• **Exercise instructions**:
What lines of the data below hold the string "metal"? Copy each one out.
═══ Supplied material
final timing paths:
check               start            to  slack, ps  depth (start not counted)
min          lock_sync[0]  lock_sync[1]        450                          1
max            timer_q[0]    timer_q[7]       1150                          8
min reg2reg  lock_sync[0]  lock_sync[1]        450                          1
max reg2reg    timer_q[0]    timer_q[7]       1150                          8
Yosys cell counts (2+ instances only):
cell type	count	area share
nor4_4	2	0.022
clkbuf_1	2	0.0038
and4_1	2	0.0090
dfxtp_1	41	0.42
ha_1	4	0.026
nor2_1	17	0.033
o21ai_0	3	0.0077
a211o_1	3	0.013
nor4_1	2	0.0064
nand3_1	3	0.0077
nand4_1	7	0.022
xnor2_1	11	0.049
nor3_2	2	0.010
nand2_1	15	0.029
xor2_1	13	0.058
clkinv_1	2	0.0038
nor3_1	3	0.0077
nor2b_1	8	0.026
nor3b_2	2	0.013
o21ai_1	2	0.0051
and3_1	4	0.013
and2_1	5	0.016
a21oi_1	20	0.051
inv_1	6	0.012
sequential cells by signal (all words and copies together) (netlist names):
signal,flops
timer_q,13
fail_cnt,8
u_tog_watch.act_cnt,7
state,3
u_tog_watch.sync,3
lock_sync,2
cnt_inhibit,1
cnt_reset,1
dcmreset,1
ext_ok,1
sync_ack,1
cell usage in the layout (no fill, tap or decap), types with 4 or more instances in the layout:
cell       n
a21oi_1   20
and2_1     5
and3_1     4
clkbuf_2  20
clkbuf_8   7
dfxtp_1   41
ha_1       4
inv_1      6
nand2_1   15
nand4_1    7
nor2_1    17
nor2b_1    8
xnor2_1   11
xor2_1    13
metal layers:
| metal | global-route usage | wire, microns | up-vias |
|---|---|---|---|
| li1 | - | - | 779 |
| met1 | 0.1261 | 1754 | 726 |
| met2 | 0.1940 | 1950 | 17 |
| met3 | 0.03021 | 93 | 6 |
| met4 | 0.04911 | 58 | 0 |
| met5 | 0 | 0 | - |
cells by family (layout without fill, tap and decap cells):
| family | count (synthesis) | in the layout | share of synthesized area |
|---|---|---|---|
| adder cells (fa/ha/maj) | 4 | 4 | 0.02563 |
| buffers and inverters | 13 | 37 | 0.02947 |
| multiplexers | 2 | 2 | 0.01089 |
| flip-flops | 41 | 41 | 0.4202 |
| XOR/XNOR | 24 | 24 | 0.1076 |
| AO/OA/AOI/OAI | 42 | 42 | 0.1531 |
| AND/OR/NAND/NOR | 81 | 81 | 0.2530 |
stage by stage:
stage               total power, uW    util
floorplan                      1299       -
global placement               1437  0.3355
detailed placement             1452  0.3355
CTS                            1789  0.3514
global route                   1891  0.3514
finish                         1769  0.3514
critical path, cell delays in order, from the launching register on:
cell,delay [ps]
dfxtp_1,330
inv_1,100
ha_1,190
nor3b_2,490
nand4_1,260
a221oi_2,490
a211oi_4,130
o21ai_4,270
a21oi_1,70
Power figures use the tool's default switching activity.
══════
═══ Supplied material
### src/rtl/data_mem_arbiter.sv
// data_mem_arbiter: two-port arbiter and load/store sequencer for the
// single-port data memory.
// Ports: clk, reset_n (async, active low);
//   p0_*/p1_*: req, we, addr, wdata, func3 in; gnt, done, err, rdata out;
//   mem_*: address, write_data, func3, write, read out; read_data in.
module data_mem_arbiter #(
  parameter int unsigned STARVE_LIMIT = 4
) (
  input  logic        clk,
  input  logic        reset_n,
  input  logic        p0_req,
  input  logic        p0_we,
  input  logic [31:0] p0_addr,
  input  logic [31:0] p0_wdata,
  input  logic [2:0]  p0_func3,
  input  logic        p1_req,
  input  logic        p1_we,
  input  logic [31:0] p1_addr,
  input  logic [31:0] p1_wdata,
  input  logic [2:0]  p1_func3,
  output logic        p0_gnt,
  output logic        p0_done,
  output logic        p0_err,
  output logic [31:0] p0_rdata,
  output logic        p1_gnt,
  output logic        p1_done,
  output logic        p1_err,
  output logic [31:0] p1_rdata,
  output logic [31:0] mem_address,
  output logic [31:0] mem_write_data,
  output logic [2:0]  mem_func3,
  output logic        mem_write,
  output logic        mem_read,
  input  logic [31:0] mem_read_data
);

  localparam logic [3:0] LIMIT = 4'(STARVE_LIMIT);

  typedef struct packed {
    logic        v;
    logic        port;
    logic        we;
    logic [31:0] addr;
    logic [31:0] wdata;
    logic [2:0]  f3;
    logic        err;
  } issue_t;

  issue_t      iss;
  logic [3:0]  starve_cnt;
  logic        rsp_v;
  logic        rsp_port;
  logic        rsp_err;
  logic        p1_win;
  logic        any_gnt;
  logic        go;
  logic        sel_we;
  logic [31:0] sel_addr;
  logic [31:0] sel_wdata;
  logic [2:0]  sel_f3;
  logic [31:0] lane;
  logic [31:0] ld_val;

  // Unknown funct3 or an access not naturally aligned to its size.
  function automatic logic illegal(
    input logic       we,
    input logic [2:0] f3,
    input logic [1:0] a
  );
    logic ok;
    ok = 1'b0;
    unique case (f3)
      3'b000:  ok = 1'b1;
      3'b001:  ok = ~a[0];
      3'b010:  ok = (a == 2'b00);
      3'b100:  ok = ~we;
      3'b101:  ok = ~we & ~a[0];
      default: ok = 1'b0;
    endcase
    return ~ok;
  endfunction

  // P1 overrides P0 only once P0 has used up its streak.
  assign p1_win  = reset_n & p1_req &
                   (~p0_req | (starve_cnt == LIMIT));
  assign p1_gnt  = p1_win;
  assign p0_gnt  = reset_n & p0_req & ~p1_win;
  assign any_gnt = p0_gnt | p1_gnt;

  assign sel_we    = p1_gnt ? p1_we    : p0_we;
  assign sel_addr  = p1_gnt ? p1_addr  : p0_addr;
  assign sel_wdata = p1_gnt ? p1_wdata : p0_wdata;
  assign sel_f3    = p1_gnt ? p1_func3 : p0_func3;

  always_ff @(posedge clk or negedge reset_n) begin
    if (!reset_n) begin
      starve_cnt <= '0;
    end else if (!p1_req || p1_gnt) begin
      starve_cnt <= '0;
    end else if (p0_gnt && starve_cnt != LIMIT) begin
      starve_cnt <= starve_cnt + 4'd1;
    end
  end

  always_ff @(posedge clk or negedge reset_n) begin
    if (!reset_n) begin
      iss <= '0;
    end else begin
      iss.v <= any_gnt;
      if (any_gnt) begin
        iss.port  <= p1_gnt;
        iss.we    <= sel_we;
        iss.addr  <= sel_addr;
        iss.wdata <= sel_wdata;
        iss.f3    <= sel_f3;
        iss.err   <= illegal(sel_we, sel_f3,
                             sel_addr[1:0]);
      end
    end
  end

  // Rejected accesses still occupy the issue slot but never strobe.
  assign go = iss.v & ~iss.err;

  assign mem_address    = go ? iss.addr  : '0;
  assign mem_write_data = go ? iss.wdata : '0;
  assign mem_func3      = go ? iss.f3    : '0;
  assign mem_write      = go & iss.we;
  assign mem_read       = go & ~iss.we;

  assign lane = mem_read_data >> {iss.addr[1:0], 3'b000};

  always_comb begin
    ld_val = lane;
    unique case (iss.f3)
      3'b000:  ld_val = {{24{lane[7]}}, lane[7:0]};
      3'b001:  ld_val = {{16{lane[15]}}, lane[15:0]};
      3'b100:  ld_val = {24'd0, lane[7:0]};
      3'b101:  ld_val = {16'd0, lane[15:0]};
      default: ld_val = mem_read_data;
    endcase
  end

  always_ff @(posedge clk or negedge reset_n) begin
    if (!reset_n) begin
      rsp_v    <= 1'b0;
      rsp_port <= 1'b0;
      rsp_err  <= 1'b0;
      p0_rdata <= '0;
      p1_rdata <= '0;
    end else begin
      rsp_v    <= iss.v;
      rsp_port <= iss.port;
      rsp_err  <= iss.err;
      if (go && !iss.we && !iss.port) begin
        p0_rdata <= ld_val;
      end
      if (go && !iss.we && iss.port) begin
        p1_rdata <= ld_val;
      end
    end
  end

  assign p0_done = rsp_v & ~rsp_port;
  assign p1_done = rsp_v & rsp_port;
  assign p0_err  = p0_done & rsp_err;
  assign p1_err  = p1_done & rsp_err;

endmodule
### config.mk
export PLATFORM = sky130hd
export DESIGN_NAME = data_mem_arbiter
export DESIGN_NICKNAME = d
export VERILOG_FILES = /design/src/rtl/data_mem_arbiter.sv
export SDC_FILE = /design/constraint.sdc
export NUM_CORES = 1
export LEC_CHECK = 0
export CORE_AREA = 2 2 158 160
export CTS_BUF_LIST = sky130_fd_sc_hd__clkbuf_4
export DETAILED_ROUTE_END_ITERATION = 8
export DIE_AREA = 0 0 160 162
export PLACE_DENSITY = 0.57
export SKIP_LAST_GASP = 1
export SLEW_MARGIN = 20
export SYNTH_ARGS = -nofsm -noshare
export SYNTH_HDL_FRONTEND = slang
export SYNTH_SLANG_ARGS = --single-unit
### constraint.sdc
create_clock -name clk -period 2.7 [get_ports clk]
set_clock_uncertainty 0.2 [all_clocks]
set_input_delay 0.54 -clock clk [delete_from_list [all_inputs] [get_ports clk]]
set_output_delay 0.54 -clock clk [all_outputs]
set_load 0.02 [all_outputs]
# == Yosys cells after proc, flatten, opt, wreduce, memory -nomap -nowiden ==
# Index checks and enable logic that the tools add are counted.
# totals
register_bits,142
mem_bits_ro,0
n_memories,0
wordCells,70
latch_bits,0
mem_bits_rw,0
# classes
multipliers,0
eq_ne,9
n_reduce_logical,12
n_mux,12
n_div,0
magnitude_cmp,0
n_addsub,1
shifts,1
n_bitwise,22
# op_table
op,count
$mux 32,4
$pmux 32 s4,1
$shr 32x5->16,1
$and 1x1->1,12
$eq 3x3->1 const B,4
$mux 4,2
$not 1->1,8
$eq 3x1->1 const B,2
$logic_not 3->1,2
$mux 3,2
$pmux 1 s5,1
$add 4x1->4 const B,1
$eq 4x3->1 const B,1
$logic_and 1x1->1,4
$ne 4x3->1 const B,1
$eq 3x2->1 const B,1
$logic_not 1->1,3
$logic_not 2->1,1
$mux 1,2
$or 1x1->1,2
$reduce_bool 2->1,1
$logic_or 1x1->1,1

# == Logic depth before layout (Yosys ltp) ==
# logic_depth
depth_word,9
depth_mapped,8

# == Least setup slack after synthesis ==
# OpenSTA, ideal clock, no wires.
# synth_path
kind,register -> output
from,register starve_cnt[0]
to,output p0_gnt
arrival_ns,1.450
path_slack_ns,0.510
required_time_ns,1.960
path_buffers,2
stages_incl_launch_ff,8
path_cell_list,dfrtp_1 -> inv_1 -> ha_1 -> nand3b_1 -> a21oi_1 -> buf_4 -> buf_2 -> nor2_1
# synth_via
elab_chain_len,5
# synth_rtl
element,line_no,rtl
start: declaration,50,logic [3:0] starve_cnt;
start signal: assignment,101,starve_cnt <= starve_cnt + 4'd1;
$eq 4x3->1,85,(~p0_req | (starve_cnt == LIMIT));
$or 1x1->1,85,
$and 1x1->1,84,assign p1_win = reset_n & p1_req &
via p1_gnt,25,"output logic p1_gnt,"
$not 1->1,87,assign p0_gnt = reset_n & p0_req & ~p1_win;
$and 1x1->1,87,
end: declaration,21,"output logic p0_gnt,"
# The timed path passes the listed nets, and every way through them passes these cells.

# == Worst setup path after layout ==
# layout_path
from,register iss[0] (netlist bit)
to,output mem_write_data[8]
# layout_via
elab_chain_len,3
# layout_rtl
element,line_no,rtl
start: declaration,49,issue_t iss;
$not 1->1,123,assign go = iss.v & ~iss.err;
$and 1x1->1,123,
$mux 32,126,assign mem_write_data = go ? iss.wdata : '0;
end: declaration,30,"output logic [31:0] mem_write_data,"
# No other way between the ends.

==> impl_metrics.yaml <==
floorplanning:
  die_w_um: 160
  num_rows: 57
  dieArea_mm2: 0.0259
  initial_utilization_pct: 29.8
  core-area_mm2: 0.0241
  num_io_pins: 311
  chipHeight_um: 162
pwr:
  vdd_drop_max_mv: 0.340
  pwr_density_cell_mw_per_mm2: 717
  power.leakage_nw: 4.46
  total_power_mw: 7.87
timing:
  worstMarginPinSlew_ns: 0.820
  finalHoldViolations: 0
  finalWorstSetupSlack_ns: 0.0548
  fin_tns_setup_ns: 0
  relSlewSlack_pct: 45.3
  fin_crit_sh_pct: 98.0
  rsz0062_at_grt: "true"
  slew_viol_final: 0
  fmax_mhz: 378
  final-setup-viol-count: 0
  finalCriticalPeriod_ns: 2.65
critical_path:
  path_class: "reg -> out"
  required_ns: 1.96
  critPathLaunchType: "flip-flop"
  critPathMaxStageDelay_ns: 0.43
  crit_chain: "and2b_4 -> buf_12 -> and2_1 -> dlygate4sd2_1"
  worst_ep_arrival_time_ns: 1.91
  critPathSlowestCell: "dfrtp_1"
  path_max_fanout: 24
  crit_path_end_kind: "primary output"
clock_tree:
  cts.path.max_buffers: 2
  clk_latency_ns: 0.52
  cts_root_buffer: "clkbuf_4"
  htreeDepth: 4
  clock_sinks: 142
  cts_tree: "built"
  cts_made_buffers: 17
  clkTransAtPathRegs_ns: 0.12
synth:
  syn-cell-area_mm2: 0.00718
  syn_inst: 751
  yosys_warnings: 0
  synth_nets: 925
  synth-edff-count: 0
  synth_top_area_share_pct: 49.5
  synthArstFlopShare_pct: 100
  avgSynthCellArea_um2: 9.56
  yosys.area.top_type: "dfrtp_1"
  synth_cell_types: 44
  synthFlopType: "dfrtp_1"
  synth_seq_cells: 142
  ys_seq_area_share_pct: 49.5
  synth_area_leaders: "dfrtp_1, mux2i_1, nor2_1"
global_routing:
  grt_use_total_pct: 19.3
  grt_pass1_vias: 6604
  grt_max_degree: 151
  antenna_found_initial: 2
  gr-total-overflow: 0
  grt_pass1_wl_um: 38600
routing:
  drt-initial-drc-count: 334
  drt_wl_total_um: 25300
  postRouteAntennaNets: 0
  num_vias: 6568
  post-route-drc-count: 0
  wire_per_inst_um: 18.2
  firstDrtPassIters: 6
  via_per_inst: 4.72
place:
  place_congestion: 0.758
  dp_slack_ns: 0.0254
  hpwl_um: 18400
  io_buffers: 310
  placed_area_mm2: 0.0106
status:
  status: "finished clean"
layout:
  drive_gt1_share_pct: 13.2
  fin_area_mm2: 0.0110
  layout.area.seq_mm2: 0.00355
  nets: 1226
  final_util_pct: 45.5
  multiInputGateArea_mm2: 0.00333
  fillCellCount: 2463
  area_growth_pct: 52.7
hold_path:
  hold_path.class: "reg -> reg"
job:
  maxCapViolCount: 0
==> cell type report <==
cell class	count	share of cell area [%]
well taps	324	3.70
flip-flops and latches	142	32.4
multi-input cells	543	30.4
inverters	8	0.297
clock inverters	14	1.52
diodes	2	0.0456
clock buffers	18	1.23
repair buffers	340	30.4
══════
═══ Supplied material
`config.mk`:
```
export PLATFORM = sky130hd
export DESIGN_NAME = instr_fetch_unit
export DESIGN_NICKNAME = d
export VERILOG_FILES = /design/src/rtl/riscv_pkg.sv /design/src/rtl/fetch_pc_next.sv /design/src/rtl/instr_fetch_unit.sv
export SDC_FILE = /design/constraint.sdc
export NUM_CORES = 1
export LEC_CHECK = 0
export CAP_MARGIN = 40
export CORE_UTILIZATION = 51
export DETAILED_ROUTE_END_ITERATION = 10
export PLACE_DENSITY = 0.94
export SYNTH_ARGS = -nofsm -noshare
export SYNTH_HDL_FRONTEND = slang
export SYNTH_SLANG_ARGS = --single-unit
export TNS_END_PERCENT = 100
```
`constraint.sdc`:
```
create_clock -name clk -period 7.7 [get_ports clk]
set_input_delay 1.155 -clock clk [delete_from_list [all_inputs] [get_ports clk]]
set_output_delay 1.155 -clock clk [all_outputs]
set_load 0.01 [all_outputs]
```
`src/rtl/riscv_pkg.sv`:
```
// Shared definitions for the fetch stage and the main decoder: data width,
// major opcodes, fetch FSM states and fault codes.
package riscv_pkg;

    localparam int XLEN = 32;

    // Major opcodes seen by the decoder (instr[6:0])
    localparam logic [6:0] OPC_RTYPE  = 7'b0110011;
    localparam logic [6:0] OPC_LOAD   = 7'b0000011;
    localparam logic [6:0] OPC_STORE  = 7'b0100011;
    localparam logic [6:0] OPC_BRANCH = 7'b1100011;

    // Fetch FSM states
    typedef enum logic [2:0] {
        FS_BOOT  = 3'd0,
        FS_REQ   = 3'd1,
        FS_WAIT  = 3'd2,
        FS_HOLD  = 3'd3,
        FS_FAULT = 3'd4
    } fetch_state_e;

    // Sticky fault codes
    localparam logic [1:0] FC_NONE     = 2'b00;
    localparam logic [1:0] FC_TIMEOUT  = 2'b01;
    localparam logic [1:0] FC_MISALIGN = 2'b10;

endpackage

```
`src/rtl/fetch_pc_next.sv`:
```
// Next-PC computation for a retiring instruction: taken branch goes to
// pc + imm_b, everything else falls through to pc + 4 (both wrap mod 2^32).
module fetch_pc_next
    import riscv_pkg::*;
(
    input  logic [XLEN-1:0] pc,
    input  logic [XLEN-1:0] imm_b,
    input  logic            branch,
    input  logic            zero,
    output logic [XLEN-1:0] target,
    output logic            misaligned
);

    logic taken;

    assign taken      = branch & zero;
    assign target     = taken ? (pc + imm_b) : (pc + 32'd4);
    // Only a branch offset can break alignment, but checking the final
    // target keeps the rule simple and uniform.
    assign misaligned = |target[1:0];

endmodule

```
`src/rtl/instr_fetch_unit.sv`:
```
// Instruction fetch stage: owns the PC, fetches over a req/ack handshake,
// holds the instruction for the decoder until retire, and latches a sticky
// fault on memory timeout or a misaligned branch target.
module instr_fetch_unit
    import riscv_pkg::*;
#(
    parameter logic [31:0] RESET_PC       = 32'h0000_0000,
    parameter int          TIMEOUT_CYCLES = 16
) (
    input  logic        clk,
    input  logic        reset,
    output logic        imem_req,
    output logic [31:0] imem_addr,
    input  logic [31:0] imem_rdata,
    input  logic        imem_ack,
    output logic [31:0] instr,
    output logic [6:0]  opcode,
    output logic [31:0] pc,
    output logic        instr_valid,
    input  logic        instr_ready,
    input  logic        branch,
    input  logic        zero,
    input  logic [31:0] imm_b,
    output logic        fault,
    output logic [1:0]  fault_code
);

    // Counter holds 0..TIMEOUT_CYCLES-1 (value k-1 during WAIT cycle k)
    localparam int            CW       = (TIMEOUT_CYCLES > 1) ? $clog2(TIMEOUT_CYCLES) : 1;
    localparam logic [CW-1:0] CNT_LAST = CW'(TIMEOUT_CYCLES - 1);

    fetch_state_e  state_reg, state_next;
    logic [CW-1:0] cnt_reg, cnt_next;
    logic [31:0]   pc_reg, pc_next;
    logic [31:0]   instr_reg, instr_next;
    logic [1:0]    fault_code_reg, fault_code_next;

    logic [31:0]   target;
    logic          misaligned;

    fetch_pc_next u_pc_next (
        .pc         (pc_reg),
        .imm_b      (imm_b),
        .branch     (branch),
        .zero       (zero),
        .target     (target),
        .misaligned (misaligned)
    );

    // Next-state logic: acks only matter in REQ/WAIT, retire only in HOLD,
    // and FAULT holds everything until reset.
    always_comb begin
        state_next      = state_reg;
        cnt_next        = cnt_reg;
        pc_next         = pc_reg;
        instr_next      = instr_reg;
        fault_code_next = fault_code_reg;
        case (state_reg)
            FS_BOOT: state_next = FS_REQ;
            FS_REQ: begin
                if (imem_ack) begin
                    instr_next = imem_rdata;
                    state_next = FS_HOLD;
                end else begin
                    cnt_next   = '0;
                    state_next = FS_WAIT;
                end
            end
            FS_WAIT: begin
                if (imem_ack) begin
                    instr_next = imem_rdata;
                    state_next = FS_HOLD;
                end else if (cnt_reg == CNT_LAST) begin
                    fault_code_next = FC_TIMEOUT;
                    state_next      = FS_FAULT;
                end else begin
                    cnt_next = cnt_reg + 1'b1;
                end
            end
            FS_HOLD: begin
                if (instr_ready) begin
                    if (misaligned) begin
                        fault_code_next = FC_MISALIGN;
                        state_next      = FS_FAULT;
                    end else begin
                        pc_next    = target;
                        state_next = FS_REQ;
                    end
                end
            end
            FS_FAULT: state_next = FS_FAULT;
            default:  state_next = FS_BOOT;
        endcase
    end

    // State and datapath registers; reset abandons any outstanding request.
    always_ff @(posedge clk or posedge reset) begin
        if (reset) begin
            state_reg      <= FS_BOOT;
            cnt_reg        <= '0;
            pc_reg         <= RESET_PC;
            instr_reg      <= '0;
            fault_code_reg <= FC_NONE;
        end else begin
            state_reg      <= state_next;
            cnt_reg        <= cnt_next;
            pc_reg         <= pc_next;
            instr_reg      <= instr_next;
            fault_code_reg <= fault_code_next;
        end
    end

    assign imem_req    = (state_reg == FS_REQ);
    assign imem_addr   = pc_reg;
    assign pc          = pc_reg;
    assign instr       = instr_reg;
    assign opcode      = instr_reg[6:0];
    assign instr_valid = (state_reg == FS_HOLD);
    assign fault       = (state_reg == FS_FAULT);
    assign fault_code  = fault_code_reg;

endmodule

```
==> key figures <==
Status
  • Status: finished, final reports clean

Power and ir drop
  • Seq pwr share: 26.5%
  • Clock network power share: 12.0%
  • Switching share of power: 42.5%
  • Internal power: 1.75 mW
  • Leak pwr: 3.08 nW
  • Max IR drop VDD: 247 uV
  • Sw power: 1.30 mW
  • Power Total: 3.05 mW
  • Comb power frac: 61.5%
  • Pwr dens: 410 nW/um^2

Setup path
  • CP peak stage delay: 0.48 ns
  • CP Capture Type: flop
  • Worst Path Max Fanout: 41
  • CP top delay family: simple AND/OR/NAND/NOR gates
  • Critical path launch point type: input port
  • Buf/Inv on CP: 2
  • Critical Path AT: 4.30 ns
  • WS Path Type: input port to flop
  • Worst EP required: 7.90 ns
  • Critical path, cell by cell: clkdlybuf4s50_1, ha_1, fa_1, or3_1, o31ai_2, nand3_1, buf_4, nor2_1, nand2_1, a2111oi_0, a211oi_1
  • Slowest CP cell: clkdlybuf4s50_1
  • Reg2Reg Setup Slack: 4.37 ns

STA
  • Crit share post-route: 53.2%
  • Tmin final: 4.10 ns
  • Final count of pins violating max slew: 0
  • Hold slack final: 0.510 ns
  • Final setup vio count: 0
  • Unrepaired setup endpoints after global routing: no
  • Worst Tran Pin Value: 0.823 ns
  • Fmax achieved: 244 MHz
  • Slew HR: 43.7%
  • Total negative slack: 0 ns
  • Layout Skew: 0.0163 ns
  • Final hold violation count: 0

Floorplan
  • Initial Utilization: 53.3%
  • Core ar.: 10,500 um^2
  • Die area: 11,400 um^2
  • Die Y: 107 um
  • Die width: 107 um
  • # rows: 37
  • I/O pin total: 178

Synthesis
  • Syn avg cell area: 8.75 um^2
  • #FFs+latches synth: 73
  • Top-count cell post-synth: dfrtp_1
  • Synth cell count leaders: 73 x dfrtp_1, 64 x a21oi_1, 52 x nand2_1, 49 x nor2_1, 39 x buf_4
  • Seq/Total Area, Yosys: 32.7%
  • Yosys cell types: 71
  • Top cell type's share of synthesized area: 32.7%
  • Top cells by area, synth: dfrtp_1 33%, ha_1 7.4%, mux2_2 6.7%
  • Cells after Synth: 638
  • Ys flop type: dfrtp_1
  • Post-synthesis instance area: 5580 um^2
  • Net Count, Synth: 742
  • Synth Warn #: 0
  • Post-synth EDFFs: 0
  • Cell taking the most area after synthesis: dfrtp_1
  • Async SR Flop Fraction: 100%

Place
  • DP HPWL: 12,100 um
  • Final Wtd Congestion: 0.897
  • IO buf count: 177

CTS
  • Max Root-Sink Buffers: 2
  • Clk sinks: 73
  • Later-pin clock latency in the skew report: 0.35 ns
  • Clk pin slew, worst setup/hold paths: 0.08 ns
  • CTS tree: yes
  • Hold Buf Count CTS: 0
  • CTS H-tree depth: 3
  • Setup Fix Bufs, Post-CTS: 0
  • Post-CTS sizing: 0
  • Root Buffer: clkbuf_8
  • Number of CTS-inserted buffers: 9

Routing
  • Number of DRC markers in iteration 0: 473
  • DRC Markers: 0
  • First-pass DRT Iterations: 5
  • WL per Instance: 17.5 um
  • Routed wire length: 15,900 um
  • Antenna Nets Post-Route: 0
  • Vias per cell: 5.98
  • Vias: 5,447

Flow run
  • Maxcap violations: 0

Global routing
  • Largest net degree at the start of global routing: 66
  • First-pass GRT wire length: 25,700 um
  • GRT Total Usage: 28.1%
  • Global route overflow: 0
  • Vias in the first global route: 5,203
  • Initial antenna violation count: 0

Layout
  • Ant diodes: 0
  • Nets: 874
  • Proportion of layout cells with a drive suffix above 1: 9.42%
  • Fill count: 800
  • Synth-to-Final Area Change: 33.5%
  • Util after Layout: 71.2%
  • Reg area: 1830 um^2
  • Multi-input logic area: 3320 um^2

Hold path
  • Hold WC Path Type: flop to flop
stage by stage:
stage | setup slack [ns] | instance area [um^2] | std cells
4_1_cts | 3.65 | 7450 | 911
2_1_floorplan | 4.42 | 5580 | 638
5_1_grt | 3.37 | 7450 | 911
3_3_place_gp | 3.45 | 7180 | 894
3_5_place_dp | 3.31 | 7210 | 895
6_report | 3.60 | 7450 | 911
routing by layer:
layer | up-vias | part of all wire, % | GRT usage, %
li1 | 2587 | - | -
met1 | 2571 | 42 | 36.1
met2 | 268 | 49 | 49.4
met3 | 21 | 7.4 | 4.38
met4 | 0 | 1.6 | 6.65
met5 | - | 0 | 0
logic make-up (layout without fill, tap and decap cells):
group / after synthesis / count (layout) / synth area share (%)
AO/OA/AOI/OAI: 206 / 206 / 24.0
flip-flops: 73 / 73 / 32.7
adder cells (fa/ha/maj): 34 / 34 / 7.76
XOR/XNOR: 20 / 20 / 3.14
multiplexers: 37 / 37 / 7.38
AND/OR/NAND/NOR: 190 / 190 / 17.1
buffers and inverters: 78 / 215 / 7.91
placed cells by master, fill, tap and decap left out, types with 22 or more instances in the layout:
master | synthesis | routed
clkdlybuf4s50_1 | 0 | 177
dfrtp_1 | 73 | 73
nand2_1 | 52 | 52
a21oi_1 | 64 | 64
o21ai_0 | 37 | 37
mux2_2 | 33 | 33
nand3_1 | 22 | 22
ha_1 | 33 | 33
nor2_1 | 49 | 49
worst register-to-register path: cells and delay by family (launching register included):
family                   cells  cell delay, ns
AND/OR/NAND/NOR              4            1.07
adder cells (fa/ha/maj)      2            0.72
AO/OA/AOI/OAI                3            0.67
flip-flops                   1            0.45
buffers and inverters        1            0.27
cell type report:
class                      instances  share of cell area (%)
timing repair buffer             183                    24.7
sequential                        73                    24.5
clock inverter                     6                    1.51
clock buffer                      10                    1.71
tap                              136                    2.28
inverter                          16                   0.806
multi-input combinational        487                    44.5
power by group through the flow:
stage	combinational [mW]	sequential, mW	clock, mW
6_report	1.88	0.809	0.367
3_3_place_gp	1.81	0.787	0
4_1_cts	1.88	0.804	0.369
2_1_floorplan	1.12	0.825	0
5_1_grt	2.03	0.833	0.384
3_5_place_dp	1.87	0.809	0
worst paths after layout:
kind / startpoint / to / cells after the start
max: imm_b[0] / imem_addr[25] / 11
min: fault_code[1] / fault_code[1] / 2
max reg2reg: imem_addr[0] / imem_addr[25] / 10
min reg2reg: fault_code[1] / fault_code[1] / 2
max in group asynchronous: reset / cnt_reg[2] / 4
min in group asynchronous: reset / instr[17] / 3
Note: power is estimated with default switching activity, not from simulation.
══════
• **Your solution**:
metal layers:
| metal | global-route usage | wire, microns | up-vias |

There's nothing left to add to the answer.